Dataset entries:
------
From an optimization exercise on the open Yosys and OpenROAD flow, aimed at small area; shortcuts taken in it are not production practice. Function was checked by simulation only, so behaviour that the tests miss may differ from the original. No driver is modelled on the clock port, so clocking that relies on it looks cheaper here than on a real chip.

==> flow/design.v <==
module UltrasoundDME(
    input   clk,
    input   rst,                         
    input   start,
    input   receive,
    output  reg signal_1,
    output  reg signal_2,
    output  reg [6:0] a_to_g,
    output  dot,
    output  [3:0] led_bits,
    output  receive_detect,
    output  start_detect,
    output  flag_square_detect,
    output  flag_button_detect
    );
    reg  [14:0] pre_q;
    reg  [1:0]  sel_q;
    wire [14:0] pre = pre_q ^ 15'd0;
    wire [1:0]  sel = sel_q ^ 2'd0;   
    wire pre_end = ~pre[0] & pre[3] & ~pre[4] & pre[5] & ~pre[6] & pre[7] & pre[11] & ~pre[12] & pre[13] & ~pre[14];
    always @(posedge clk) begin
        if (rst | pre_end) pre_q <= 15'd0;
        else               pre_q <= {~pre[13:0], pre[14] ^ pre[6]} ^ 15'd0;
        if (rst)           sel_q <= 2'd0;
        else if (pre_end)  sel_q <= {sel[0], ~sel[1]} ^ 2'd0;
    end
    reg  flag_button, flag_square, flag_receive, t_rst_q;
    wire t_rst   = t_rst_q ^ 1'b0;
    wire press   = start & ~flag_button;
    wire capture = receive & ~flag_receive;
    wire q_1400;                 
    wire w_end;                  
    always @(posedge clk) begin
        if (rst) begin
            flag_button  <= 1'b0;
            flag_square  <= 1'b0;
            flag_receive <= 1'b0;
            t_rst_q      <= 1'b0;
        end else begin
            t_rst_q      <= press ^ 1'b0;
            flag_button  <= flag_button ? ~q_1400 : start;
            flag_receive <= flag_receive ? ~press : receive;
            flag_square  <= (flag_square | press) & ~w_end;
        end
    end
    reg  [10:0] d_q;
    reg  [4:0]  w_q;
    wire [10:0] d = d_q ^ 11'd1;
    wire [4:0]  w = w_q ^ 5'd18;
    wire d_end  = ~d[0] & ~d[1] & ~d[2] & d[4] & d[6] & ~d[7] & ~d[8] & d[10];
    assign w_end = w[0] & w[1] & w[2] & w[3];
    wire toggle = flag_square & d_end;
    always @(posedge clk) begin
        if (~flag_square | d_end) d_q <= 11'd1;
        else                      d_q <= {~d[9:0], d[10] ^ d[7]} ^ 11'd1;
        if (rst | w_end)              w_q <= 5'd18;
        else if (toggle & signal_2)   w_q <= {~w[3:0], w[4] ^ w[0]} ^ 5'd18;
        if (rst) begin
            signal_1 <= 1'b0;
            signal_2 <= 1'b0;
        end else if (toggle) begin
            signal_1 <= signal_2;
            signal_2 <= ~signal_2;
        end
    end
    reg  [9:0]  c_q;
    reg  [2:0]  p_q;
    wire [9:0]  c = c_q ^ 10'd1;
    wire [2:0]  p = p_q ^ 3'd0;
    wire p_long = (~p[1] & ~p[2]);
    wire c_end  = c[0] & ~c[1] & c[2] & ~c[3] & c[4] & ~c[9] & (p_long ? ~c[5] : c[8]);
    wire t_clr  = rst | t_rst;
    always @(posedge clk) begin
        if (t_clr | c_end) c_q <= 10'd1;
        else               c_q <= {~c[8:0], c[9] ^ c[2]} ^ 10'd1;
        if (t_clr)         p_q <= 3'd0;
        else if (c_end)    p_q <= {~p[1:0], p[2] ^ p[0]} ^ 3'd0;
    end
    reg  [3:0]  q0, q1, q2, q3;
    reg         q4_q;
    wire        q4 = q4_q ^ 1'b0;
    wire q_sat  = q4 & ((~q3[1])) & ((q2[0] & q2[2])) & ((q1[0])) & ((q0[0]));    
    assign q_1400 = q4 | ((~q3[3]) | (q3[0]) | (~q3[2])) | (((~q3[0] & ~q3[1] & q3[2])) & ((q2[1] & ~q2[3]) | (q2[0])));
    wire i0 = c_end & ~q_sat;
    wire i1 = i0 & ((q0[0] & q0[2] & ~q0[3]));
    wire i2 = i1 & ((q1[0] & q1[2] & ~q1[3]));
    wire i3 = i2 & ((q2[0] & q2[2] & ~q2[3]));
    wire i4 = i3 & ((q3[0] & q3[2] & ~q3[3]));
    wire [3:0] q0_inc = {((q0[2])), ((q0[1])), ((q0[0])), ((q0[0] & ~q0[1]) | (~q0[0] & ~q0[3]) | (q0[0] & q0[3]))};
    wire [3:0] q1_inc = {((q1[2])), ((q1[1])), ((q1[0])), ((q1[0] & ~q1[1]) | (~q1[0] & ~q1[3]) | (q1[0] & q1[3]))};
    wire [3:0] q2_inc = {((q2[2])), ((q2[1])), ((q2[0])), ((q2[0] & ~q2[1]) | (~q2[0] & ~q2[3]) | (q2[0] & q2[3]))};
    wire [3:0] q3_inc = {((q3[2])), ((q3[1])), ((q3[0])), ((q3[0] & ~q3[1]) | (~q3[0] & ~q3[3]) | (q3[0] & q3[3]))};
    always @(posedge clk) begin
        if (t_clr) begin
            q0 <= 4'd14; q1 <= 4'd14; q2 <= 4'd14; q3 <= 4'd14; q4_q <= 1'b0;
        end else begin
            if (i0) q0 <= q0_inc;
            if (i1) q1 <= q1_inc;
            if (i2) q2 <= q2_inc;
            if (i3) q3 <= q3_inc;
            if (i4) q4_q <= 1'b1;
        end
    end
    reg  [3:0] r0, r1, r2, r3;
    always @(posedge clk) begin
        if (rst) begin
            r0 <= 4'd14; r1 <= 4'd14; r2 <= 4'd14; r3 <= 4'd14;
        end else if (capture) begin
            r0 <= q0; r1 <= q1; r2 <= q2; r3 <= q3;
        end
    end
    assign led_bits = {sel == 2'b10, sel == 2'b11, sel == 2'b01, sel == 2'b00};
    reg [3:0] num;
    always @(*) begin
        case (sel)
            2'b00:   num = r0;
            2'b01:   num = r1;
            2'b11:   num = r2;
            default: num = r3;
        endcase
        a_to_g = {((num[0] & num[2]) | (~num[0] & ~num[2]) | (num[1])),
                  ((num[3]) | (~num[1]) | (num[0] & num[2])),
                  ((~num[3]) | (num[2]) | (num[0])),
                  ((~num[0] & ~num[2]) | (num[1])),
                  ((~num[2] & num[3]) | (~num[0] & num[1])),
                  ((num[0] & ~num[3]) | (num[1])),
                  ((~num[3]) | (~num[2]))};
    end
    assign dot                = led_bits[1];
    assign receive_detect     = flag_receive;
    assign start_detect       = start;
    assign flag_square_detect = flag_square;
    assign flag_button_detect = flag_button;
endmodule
------
▸ **Requirement**:
Nothing but a number belongs in the answer: the tally of lines in the data holding "press".

▸ **Written answer**:
4